Staten Island teatro de La prima notte del giudizio

Gli stati uniti non sono una tela intonsa e monocroma, sono più una trapunta fatta da tante stoffe diverse, cucite da mani di tutti i colori, che avvolge e protegge quel sogno che nel film viene dato per defunto. C’è un filo comune che unisce ogni toppa di questa coperta dai plurimi strati e la tiene tesa nel bene e nel male ed è la tendenza a voler primeggiare. In una realtà degradata il modo più immediato per farlo è attraverso lo strumento  paradossalmente più ancestrale: la violenza, la manifestazione fisica della propria rabbia. Da queste premesse parte un esperimento che vede Staten Island capsula Petri, con rimandi al primo cinema di Carpenter .Obiettivo del progetto pilota è sfruttare la povertà, l’ignoranza e la mancanza di una identità solida, per risvegliare gli istinti più primordiali, l’innata natura predatoria dell’uomo, soprattutto se affamato, e ripercorrere pertanto tutte le tappe evolutive di una collettività, demolendone le fondamenta e riducendola ad un puzzle i cui contorni sono quanto mai frammentari e la figura da descrivere ignota. Una società il cui “nuovo sogno” è così giovane e puerile da essere impotente come un neonato e quindi facile da gestire e riportare ad un ordine malsano.

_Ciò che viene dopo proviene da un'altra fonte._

$ cat src/rtl/cdb_arbiter.sv
// Purpose: per-FU skid FIFOs feeding a round-robin arbiter that drives N_CDB registered CDB lanes.
// Latency: a result accepted into an empty FIFO is broadcast after the following edge (2 edges total).
// Backpressure: fu_ready drops when a FIFO holds FIFO_DEPTH entries; it depends only on the registered count.
module cdb_arbiter #(
    parameter int N_FU       = 3,
    parameter int N_CDB      = 2,
    parameter int FIFO_DEPTH = 4,
    parameter int ROB_DEPTH  = 8,
    parameter int NUM_PREGS  = 64,
    localparam int ROB_ID_W  = $clog2(ROB_DEPTH),
    localparam int PR_W      = $clog2(NUM_PREGS)
) (
    input  logic                               clk,
    input  logic                               rst,
    input  logic                               flush,
    input  logic [N_FU-1:0]                    fu_valid,
    output logic [N_FU-1:0]                    fu_ready,
    input  logic [N_FU-1:0][ROB_ID_W-1:0]      fu_rob_id,
    input  logic [N_FU-1:0][PR_W-1:0]          fu_pd,
    input  logic [N_FU-1:0][4:0]               fu_rd,
    input  logic [N_FU-1:0][31:0]              fu_value,
    output logic [N_CDB-1:0]                   cdb_valid,
    output logic [N_CDB-1:0][ROB_ID_W-1:0]     cdb_rob_id,
    output logic [N_CDB-1:0][PR_W-1:0]         cdb_pd,
    output logic [N_CDB-1:0][4:0]              cdb_rd,
    output logic [N_CDB-1:0][31:0]             cdb_value
);

    localparam int FU_W  = (N_FU > 1) ? $clog2(N_FU) : 1;
    localparam int PTR_W = $clog2(FIFO_DEPTH);
    localparam int CNT_W = PTR_W + 1;
    localparam int LN_W  = $clog2(N_CDB + 1);

    typedef struct packed {
        logic [ROB_ID_W-1:0] rob_id;
        logic [PR_W-1:0]     pd;
        logic [4:0]          rd;
        logic [31:0]         value;
    } entry_t;

    entry_t           mem      [N_FU][FIFO_DEPTH];
    entry_t           head_dat [N_FU];
    logic [PTR_W-1:0] head     [N_FU];
    logic [PTR_W-1:0] tail     [N_FU];
    logic [CNT_W-1:0] count    [N_FU];

    logic [FU_W-1:0]  rr_ptr;
    logic [FU_W-1:0]  rr_nxt;
    logic [N_FU-1:0]  push;
    logic [N_FU-1:0]  grant;
    logic [N_CDB-1:0] lane_vld;
    logic [FU_W-1:0]  lane_src [N_CDB];
    logic [FU_W:0]    scan;
    logic [LN_W-1:0]  n_grant;

    // Ready comes from the registered count only, so fu_valid never loops back into fu_ready.
    always_comb begin
        for (int i = 0; i < N_FU; i++) begin
            fu_ready[i] = (count[i] != CNT_W'(FIFO_DEPTH));
            push[i]     = fu_valid[i] && fu_ready[i];
            head_dat[i] = mem[i][head[i]];
        end
    end

    // Scan FIFOs starting at rr_ptr; the k-th non-empty FIFO found goes to lane k until lanes run out.
    always_comb begin
        grant    = '0;
        lane_vld = '0;
        rr_nxt   = rr_ptr;
        n_grant  = '0;
        scan     = '0;
        for (int j = 0; j < N_CDB; j++) begin
            lane_src[j] = '0;
        end
        for (int k = 0; k < N_FU; k++) begin
            scan = {1'b0, rr_ptr} + (FU_W+1)'(k);
            if (scan >= (FU_W+1)'(N_FU)) begin
                scan = scan - (FU_W+1)'(N_FU);
            end
            if ((count[scan[FU_W-1:0]] != '0) && (n_grant < LN_W'(N_CDB))) begin
                grant[scan[FU_W-1:0]] = 1'b1;
                for (int j = 0; j < N_CDB; j++) begin
                    if (n_grant == LN_W'(j)) begin
                        lane_vld[j] = 1'b1;
                        lane_src[j] = scan[FU_W-1:0];
                    end
                end
                // Next scan starts just past the most recently granted FU.
                rr_nxt  = (scan == (FU_W+1)'(N_FU - 1)) ? '0 : FU_W'(scan + 1'b1);
                n_grant = n_grant + 1'b1;
            end
        end
    end

    // FIFO storage; no reset needed because count gates every read.
    always_ff @(posedge clk) begin
        for (int i = 0; i < N_FU; i++) begin
            if (!rst && !flush && push[i]) begin
                mem[i][tail[i]] <= {fu_rob_id[i], fu_pd[i], fu_rd[i], fu_value[i]};
            end
        end
    end

    // FIFO pointers, round-robin pointer and registered CDB lanes; rst outranks flush.
    always_ff @(posedge clk) begin
        if (rst) begin
            for (int i = 0; i < N_FU; i++) begin
                count[i] <= '0;
                head[i]  <= '0;
                tail[i]  <= '0;
            end
            rr_ptr     <= '0;
            cdb_valid  <= '0;
            cdb_rob_id <= '0;
            cdb_pd     <= '0;
            cdb_rd     <= '0;
            cdb_value  <= '0;
        end else if (flush) begin
            // Squash everything buffered; the arbitration position survives.
            for (int i = 0; i < N_FU; i++) begin
                count[i] <= '0;
                head[i]  <= '0;
                tail[i]  <= '0;
            end
            cdb_valid <= '0;
        end else begin
            for (int i = 0; i < N_FU; i++) begin
                if (push[i]) begin
                    tail[i] <= tail[i] + 1'b1;
                end
                if (grant[i]) begin
                    head[i] <= head[i] + 1'b1;
                end
                if (push[i] && !grant[i]) begin
                    count[i] <= count[i] + 1'b1;
                end else if (!push[i] && grant[i]) begin
                    count[i] <= count[i] - 1'b1;
                end
            end
            rr_ptr    <= rr_nxt;
            cdb_valid <= lane_vld;
            // Idle lanes keep stale data; consumers qualify with cdb_valid.
            for (int j = 0; j < N_CDB; j++) begin
                if (lane_vld[j]) begin
                    cdb_rob_id[j] <= head_dat[lane_src[j]].rob_id;
                    cdb_pd[j]     <= head_dat[lane_src[j]].pd;
                    cdb_rd[j]     <= head_dat[lane_src[j]].rd;
                    cdb_value[j]  <= head_dat[lane_src[j]].value;
                end
            end
        end
    end

endmodule

$ cat config.mk
export PLATFORM = sky130hd
export DESIGN_NAME = cdb_arbiter
export DESIGN_NICKNAME = d
export VERILOG_FILES = /design/src/rtl/cdb_arbiter.sv
export SDC_FILE = /design/constraint.sdc
export NUM_CORES = 1
export LEC_CHECK = 0
export BUFFER_PORTS_ARGS = -buffer_cell sky130_fd_sc_hd__buf_2
export CORE_MARGIN = 2
export CORE_UTILIZATION = 52
export DETAILED_ROUTE_END_ITERATION = 8
export GPL_ROUTABILITY_DRIVEN = 0
export MAX_ROUTING_LAYER = met4
export PLACE_DENSITY = 0.71
export SKIP_LAST_GASP = 1
export SLEW_MARGIN = 25
export SYNTH_ARGS = -nofsm -noshare
export SYNTH_HDL_FRONTEND = slang
export SYNTH_SLANG_ARGS = --single-unit
$ cat constraint.sdc
create_clock -name clk -period 5.06 [get_ports clk]
set_clock_uncertainty 0.05 [all_clocks]
set_input_delay 0.253 -clock clk [delete_from_list [all_inputs] [get_ports clk]]
set_output_delay 0.253 -clock clk [all_outputs]
set_load 0.02 [all_outputs]
---- Word level (Yosys, flattened, before mapping) ----
Memory sizes are Yosys's and may differ from the RTL's.
Index checks and enable logic that the tools add are counted.
operators by class
  $add $sub $neg .......................... 21
  equal/unequal tests ..................... 8
  multiplexer cells ....................... 138
  bitwise gates (word level) .............. 32
  reductions and logical operators ........ 39
  magnitude comparators ................... 22
operator list
  kind                                                               count
  2-to-1 mux 46 bit                                                  13
  2-to-1 mux 184 bit                                                 3
  binary-select mux 46 bit (select 2 bit)                            5
  demux 46 bit (select 2 bit)                                        3
  2-to-1 mux 1 bit                                                   68
  2-to-1 mux 2 bit                                                   26
  2-to-1 mux 3 bit                                                   15
  greater-or-equal comparator 3 bit, second input constant           8
  inverter 2 -> 3 bit                                                8
  logical AND 1 bit                                                  21
  bitwise OR 1 bit                                                   21
  adder 2 x 1 -> 2 bit, second input constant                        10
  nonzero test 3 bit                                                 4
  adder 3 x 1 -> 3 bit, second input constant                        3
  == test 3 x 2 -> 1 bit, second input constant                      3
  less-than comparator 2 x 3 -> 1 bit, second input constant         3
  less-than comparator 3 x 1 -> 1 bit, second input constant         3
  inequality test 3 bit, second input constant                       3
  subtractor 3 x 1 -> 3 bit, second input constant                   3
  zero test 1 bit                                                    8
  2-to-1 mux 4 bit                                                   2
  demux 1 bit (select 2 bit)                                         3
  greater-or-equal comparator 2 x 1 -> 1 bit, second input constant  3
  greater-or-equal comparator 3 x 2 -> 1 bit, second input constant  2
  12 further kinds                                                   19
word-level totals
  input port bits ......................... 144
  output and inout bits ................... 97
  word-level logic and storage cells ...... 274
  register bits after elaboration ......... 96
  bits in writable memories ............... 573
  memories kept ........................... 4
memories
  memory  depth  width  read ports  clocked after Yosys merged registers in  write ports  RTL line  RTL
  mem     3      184    3           0                                        3            41        entry_t mem [N_FU][FIFO_DEPTH];
  count   3      3      6           0                                        3            45        logic [CNT_W-1:0] count [N_FU];
  head    3      2      3           0                                        3            43        logic [PTR_W-1:0] head [N_FU];
  tail    3      2      3           0                                        3            44        logic [PTR_W-1:0] tail [N_FU];

---- Logic depth before layout (Yosys ltp) ----
Gate-level depths: netlist of the first run.
  depth after elaboration ................. 19
  gate-level depth with buffers ........... 15
  mapped depth without buffers ............ 15

---- Worst setup path after synthesis of the first run ----
OpenSTA, ideal clock, no wires.
  path kind ............................... flip-flop to flip-flop
  from .................................... register rr_ptr[0]
  to ...................................... memory count[1][2] (netlist name) (data pin)
  arrival time ............................ 3.409 ns
  setup time .............................. 0.263 ns
  setup slack ............................. 1.338 ns
  required time ........................... 4.747 ns
  cell stages (with the launch flop) ...... 16
  path buffers ............................ 0
  clock period less this slack ............ 3.722 ns
  cells stage by stage .................... dfxtp_1 inv_1 ha_1 nor4_1 a21o_1 o21ai_0 ha_1 or2_1 nor3_1 a21o_1 a221o_1 nand3_1 fa_1 xor2_1 xnor2_1 nor2_1
RTL lines
  what                    RTL line  RTL
  from (decl)             47        logic [FU_W-1:0] rr_ptr;
  from (signal assigned)  140       rr_ptr <= rr_nxt;
  to (decl)               45

---- Final worst setup path of the first run ----
  from .................................... register rr_ptr[0]
  to ...................................... register cdb_value[8] (netlist name)
between the ends
  cells in the longest elaborated chain, start to end .. 15
  elaborated cells between the ends (all ways) .. 39
  classes of those cells .................. add/sub: 6; order compare: 5; mux: 18; bitwise: 1; reduce/logical: 8; memory: 1
ends and longest elaborated chain
  what                                                                                   RTL line  RTL
  subtractor 2 x 2 -> 3 bit / greater-or-equal comparator 2 bit (equally long branches)  78, 77
  2-to-1 mux 3 bit                                                                       77        if (scan >= (FU_W+1)'(N_FU)) begin
  memory read (3 x 3 bit)                                                                n/a
  nonzero test 3 bit                                                                     80        if ((count[scan[FU_W-1:0]] != '0) && (n_grant < LN_W'(N_CDB))) begin
  2-to-1 mux 1 bit                                                                       80
  less-than comparator 2 bit                                                             80
  logical AND 1 bit                                                                      80
  2-to-1 mux 2 bit                                                                       80
  less-than comparator 2 bit / zero test 2 bit (equally long branches)                   80, 83
  logical AND 1 bit / 2-to-1 mux 2 bit (equally long branches)                           80, 83
  2-to-1 mux 4 bit                                                                       80
  inverter 2 -> 3 bit (implied by the code)                                              148       cdb_value[j] <= head_dat[lane_src[j]].value;
  binary-select mux 46 bit (select 2 bit)                                                148
  2-to-1 mux 46 bit (implied by the code) (2 in a row)                                   148
  to (signal, indexed assignment)                                                        148
  to (decl)                                                                              26        output logic [N_CDB-1:0][31:0] cdb_value
Parallel ways exist; a longest one is shown, timed or not. The select of a mux whose other input is x is not followed.
A chain may end at the register's enable or synchronous reset.

==> run_results.csv, run 1 <==
group,metric,value,unit
logic_synthesis,synth_compound_area_share,6.12,%
logic_synthesis,synth_fa_ha_area_share,1.18,%
routing,drc,0,
setup_path,cp_top_family,"simple AND/OR/NAND/NOR gates",
routing,totalWireLength,65700,microns
finish,drive_above_1_share,29.7,%
logic_synthesis,synth_xor_area_share,0.399,%
min_path,whs_endpoint,"rr_ptr[1]$_SDFFE_PP0P_",
power_and_ir_drop,p_leak,11.5,nW
routing,ant_nets,0,
timing,post-route-period-util,87.3,%
floorplanning,ioPinCount,241,
setup_path,critical_path_class,"flip-flop to flip-flop",
grt,grtUsageTotal,25.8,%
logic_synthesis,synth_nets,1634,
finish,syn2layout_area_growth,21.7,%
floorplanning,die_x,230,microns
placed_design,placed_area,28700,sq um
logic_synthesis,synth_edf_count,573,
setup_path,worstPathRequired,5540,ps
clock_network,clk_latency,610,ps
setup_path,path_buf_inv,2,
timing,setup_violations,0,
logic_synthesis,synthCells,1466,
setup_path,r2r-end,"cdb_value[8]$_SDFFE_PP0P_",
grt,antenna_found_initial,9,
logic_synthesis,synth_flop_cell,"edfxtp_1",
setup_path,critPathSlowestCell,"ha_1",
timing,setup_tns,0,ps
setup_path,critPathLaunchType,"flip-flop",
logic_synthesis,synth_mux_area_share,13.8,%
logic_synthesis,syn_area_per_cell,18.2,sq um
grt,grt_max_degree,48,
logic_synthesis,ys_types,70,
timing,min_period,4420,ps
placed_design,dp_hpwl,42600,microns
setup_path,max_stage_delay,500,ps
routing,wl_per_cell,25.2,microns
setup_path,cp.arrival,4900,ps
timing,relSlewSlack,33.7,%
clock_network,cts_tree,"built",
timing,grt_setup_unrepaired,"false",
min_path,hp-class,"input pin to flip-flop",
floorplanning,initial_core_util,52.3,%
routing,dr.pass1.iters,6,
floorplanning,die_y,230,microns
logic_synthesis,ys_async_sr_fraction,0,%
placed_design,io_buffers,240,
logic_synthesis,synth-seq-cells,669,
logic_synthesis,ys_seq_area_share,71.7,%
logic_synthesis,ys_warn_count,0,
logic_synthesis,syn_area,26700,sq um
clock_network,clockRootBuffer,"clkbuf_16",
setup_path,critPathMaxFanout,22,
floorplanning,die-area,53100,sq um
setup_path,endpoint_kind,"flip-flop",
clock_network,clk_path_buf_depth,3,
clock_network,cts_made_buffers,69,
job,drv_cap,0,
min_path,min_from,"flush",
finish,layout.nets,2034,
setup_path,path_cells,"inv_1, ha_1, nor4_1, a21o_1, o21ai_0, ha_1, or2_1, o32ai_4, nand2_1, a21oi_4, buf_4, and2_1, a221oi_1, nor2_1",
setup_path,rrSetupSlack,640,ps
logic_synthesis,synthSimpleGateAreaFrac,4.74,%
setup_path,r2r_cells,14,
floorplanning,rows,83,
timing,worst_slew_pin_slew,994,ps
routing,vias,15800,
power_and_ir_drop,ir_worst_vdd,0.408,mV
clock_network,clkTransAtPathRegs,60,ps
routing,avgViaCountPerCell,6.05,
grt,grt_pass1_wl,99400,microns
clock_network,cts_max_level,3,
min_path,min_path_cells,3,
timing,max_freq,226,MHz
setup_path,crit_top_cell,"ha_1",
run_status,status,"complete, no violations",
clock_network,cts_sinks,669,
grt,first_global_vias,16000,
grt,overflow,0,
finish,stdcell_area,32500,sq um
floorplanning,coreArea,51000,sq um
routing,drtIter0Drc,1585,
timing,slew_violations,0,
power_and_ir_drop,pwr_density_cell,560,nW/um^2
logic_synthesis,synth_top_family_by_area,"multiplexers",
setup_path,r2r-start,"rr_ptr[0]$_SDFFE_PP0P_",
finish,final_core_util,63.7,%
timing,hold_viol_final,0,
==> flip-flops by register name, indices dropped and copies added, names as in the netlist, 6 cells and up <==
name / cells
cdb_pd: 12
cdb_rd: 10
cdb_rob_id: 6
cdb_value: 64
count: 9
head: 6
mem: 552
tail: 6
==> power breakdown <==
| group | switching, mW | internal, mW |
|---|---|---|
| Sequential | 0.303 | 6.45 |
| Combinational | 3.82 | 2.41 |
| Clock | 2.07 | 3.12 |
==> worst max path at each step <==
stage | end | slack, ps | cells past startpoint | startpoint
4_1_cts | count[1][2]$_SDFFCE_PN0P_ | 730 | 15 | rr_ptr[0]$_SDFFE_PP0P_
5_1_grt | cdb_value[6]$_SDFFE_PP0P_ | 310 | 14 | rr_ptr[0]$_SDFFE_PP0P_
3_5_place_dp | count[1][2]$_SDFFCE_PN0P_ | 760 | 15 | rr_ptr[0]$_SDFFE_PP0P_
6_report | cdb_value[8]$_SDFFE_PP0P_ | 640 | 14 | rr_ptr[0]$_SDFFE_PP0P_
3_3_place_gp | cdb_value[5]$_SDFFE_PP0P_ | 910 | 14 | rr_ptr[0]$_SDFFE_PP0P_
2_1_floorplan | count[1][2]$_SDFFCE_PN0P_ | 1340 | 15 | rr_ptr[0]$_SDFFE_PP0P_
==> synthesized netlist by cell type (6+ instances only) <==
cell type | instances | area share, %
ha_1 | 22 | 1.0
clkbuf_1 | 47 | 0.66
mux2_1 | 9 | 0.38
a31oi_1 | 38 | 0.89
a221o_1 | 47 | 1.8
o21ai_0 | 38 | 0.71
buf_2 | 27 | 0.51
nor2b_1 | 50 | 1.2
xnor2_1 | 6 | 0.20
edfxtp_1 | 573 | 65
nor3_1 | 7 | 0.13
nand3_1 | 78 | 1.5
buf_1 | 7 | 0.099
mux2i_1 | 46 | 1.7
dfxtp_1 | 96 | 7.2
nor2_1 | 35 | 0.49
mux4_2 | 138 | 12
inv_1 | 25 | 0.35
nand2_1 | 16 | 0.23
and2_1 | 14 | 0.33
a21oi_1 | 52 | 0.98
a221oi_1 | 10 | 0.33
==> area by class of cell <==
cell class | instances | area [sq um]
timing repair buffer | 420 | 2930
multi-input combinational | 681 | 7080
fill | 3563 | 18500
tap | 680 | 851
antenna | 11 | 27.5
inverter | 25 | 93.8
clock inverter | 27 | 292
sequential | 669 | 19100
clock buffer | 99 | 2070
==> tightest hold or removal path: stages <==
cell,delay (ps)
buf_2,200
a211oi_1,210
nor3_1,60
==> placed cells by master, fill, tap and decap left out, types with 5 or more instances in the layout <==
| master | count |
|---|---|
| a21oi_1 | 51 |
| a221oi_1 | 10 |
| ha_1 | 22 |
| nand3_1 | 78 |
| diode_2 | 11 |
| a221o_1 | 47 |
| nor2_1 | 34 |
| o21ai_0 | 38 |
| clkbuf_16 | 78 |
| buf_2 | 240 |
| inv_1 | 24 |
| nand2_1 | 16 |
| nor3_1 | 7 |
| edfxtp_1 | 573 |
| bufinv_16 | 5 |
| nor2b_1 | 50 |
| clkinv_2 | 13 |
| mux4_2 | 138 |
| buf_4 | 39 |
| and2_2 | 10 |
| mux2i_1 | 46 |
| a31oi_1 | 37 |
| mux2_1 | 9 |
| xnor2_1 | 6 |
| dfxtp_1 | 96 |
| dlygate4sd3_1 | 139 |
| clkbuf_1 | 17 |
==> cells by family after synthesis <==
group                      after synthesis
xor gates and xnor gates                10
DFF                                    669
buffers and inverters                  116
muxes                                  194
and+or+nand+nor                        227
AOI/OAI and AO/OA                      226
adders and majority gates               24
==> through the flow <==
| step | power (mW) | instances | hold slack, ps | setup WS (ps) |
|---|---|---|---|---|
| 2_1_floorplan | 11.2 | 1466 | 302 | 1340 |
| 4_1_cts | 18.2 | 2601 | 105 | 728 |
| 5_1_grt | 18.9 | 2610 | 157 | 310 |
| 3_3_place_gp | 12.7 | 2335 | 413 | 907 |
| 3_5_place_dp | 12.9 | 2336 | 419 | 757 |
| 6_report | 18.2 | 2612 | 133 | 641 |
==> layer usage <==
layer | GRT usage, % | up-vias | wire length, microns
met5 | - | - | 0
met4 | 8.35 | 0 | 1640
met3 | 4.72 | 101 | 5480
met2 | 40.8 | 818 | 32100
met1 | 34.4 | 8097 | 26500
li1 | - | 6797 | -
==> repair_timing <==
action                                  in CTS  in global routing
setup buffers                                0                  0
hold buffers                               139                  0
gates resized for setup                      0                  0
endpoints found under the hold margin      553                  0
endpoints found under the setup margin       0                  0
(Power assumes the default switching activity.)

Idee e metafore ridotte a mero sfoggio di violenza

Le tracce metaforiche che  porta avanti questo prequel e quarto capitolo della saga creata da DeMonaco sono fin troppo smaccate, i personaggi eccessivamente monodimensionali, il teorico arco evolutivo troppo piatto. Quel complesso pluralismo di cui è fatta la società è ridotto ad un manicheo dualismo etnico ed economico. Il nemico che dovrebbe essere interiorizzato viene esorcizzato in figure dalle fattezze e dai costumi troppo stereotipati perché siano credibili. Le analogie imperialistiche con la Roma dei Cesari sono espresse in modo didascalico e con grossolane approssimazioni storiche.

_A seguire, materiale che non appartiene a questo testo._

**src/rtl/output_module_pkg.sv**
```systemverilog
// Shared constants for the multiplexed 4-digit seven-segment scanner: glyph table,
// inactive drive levels, digit-index width and the display record layout.
package output_module_pkg;

  localparam int IDX_W = 2;
  localparam int NDIG  = 4;

  localparam logic [6:0] SEG_OFF = 7'h7F;
  localparam logic [3:0] AN_OFF  = 4'hF;

  // Active-low {g,f,e,d,c,b,a}; entry i sits at HEX_GLYPH[i]
  localparam logic [15:0][6:0] HEX_GLYPH = {
    7'h0E, 7'h06, 7'h21, 7'h46, 7'h03, 7'h08, 7'h10, 7'h00,
    7'h78, 7'h02, 7'h12, 7'h19, 7'h30, 7'h24, 7'h79, 7'h40
  };

  typedef struct packed {
    logic [15:0] value;
    logic [3:0]  dp;
    logic [3:0]  blank;
    logic [3:0]  blink;
  } disp_t;

  localparam disp_t DISP_RST = '{value: 16'h0, dp: 4'h0, blank: 4'hF, blink: 4'h0};

endpackage

```
**src/rtl/output_module_seg_decoder.sv**
```systemverilog
// Combinational hex nibble to active-low seven-segment glyph lookup.
module seg_decoder (
  input  logic [3:0] i_hex,
  output logic [6:0] o_seg
);
  import output_module_pkg::*;

  assign o_seg = HEX_GLYPH[i_hex];

endmodule

```
**src/rtl/output_module.sv**
```systemverilog
// Four-digit multiplexed seven-segment driver with a shadow/active load handshake
// that commits at frame boundaries. Optional per-digit blinking under `BLINK_EN.
module output_module #(
  parameter int SCAN_DIV     = 100000,
  parameter int BLINK_FRAMES = 64
) (
  input  logic        clk,
  input  logic        rst,
  input  logic        en,
  input  logic [15:0] value_in,
  input  logic [3:0]  dp_in,
  input  logic [3:0]  blank_in,
  input  logic [3:0]  blink_in,
  input  logic        load,
  output logic        ready,
  output logic [3:0]  an,
  output logic [6:0]  seg,
  output logic        dp_out,
  output logic        frame_tick
);
  import output_module_pkg::*;

  localparam int PRE_W = (SCAN_DIV > 1) ? $clog2(SCAN_DIV) : 1;

  logic [PRE_W-1:0] r_pre;
  logic [IDX_W-1:0] r_idx;
  disp_t            r_act;
  disp_t            r_shd;
  logic             r_ready;
  logic [3:0]       r_an;
  logic [6:0]       r_seg;
  logic             r_dp;
  logic             r_ft;

  logic             w_tick;
  logic             w_wrap;
  logic [3:0]       w_nib;
  logic [6:0]       w_glyph;
  logic             w_blank;

  assign w_tick = en && (r_pre == PRE_W'(SCAN_DIV - 1));
  assign w_wrap = w_tick && (&r_idx);
  assign w_nib  = r_act.value[{r_idx, 2'b00} +: 4];

  seg_decoder u_seg_decoder (
    .i_hex (w_nib),
    .o_seg (w_glyph)
  );

`ifdef BLINK_EN
  localparam int FC_W = (BLINK_FRAMES > 1) ? $clog2(BLINK_FRAMES) : 1;

  logic [FC_W-1:0] r_fcnt;
  logic            r_phase;

  always_ff @(posedge clk or posedge rst) begin
    if (rst) begin
      r_fcnt  <= '0;
      r_phase <= 1'b0;
    end else if (w_wrap) begin
      if (r_fcnt == FC_W'(BLINK_FRAMES - 1)) begin
        r_fcnt  <= '0;
        r_phase <= ~r_phase;
      end else begin
        r_fcnt  <= r_fcnt + FC_W'(1);
      end
    end
  end

  assign w_blank = r_act.blank[r_idx] | (r_act.blink[r_idx] & r_phase);
`else
  // Blink bits are still latched so the load path is identical in both builds
  logic w_unused_blink;
  assign w_unused_blink = (^r_act.blink) ^ (BLINK_FRAMES == 0);
  assign w_blank        = r_act.blank[r_idx];
`endif

  // Outputs register the slot being left at each tick; the wrap tick therefore
  // shows digit 3 from the old record while the shadow commits alongside it.
  always_ff @(posedge clk or posedge rst) begin
    if (rst) begin
      r_pre   <= '0;
      r_idx   <= '0;
      r_an    <= AN_OFF;
      r_seg   <= SEG_OFF;
      r_dp    <= 1'b1;
      r_ft    <= 1'b0;
      r_ready <= 1'b1;
      r_act   <= DISP_RST;
      r_shd   <= DISP_RST;
    end else begin
      r_ft <= w_wrap;
      if (en) begin
        r_pre <= w_tick ? '0 : r_pre + PRE_W'(1);
      end
      if (w_tick) begin
        r_idx <= r_idx + IDX_W'(1);
        r_an  <= ~(4'b0001 << r_idx);
        r_seg <= w_blank ? SEG_OFF : w_glyph;
        r_dp  <= w_blank | ~r_act.dp[r_idx];
      end
      if (load && r_ready) begin
        r_shd   <= '{value: value_in, dp: dp_in, blank: blank_in, blink: blink_in};
        r_ready <= 1'b0;
      end else if (w_wrap && !r_ready) begin
        r_act   <= r_shd;
        r_ready <= 1'b1;
      end
    end
  end

  assign ready      = r_ready;
  assign an         = r_an;
  assign seg        = r_seg;
  assign dp_out     = r_dp;
  assign frame_tick = r_ft;

endmodule
```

Rimane il rammarico per una idea di fondo interessante e che avrebbe potuto essere sviluppata su tanti piani, ma che dopo una breve parte introduttiva, si perde in coreografiche scene di violenza, in raptus di aggressività  e brutalità fini a se stessi, anche se, al termine della proiezione, un senso di disagio nel guardarsi intorno chiedendosi quanto ci sia di verosimile lo si sente insinuarsi subdolamente nel proprio animo, anche perché il mondo descritto potrebbe essere più vicino al nostro di quanto vorremmo pensare.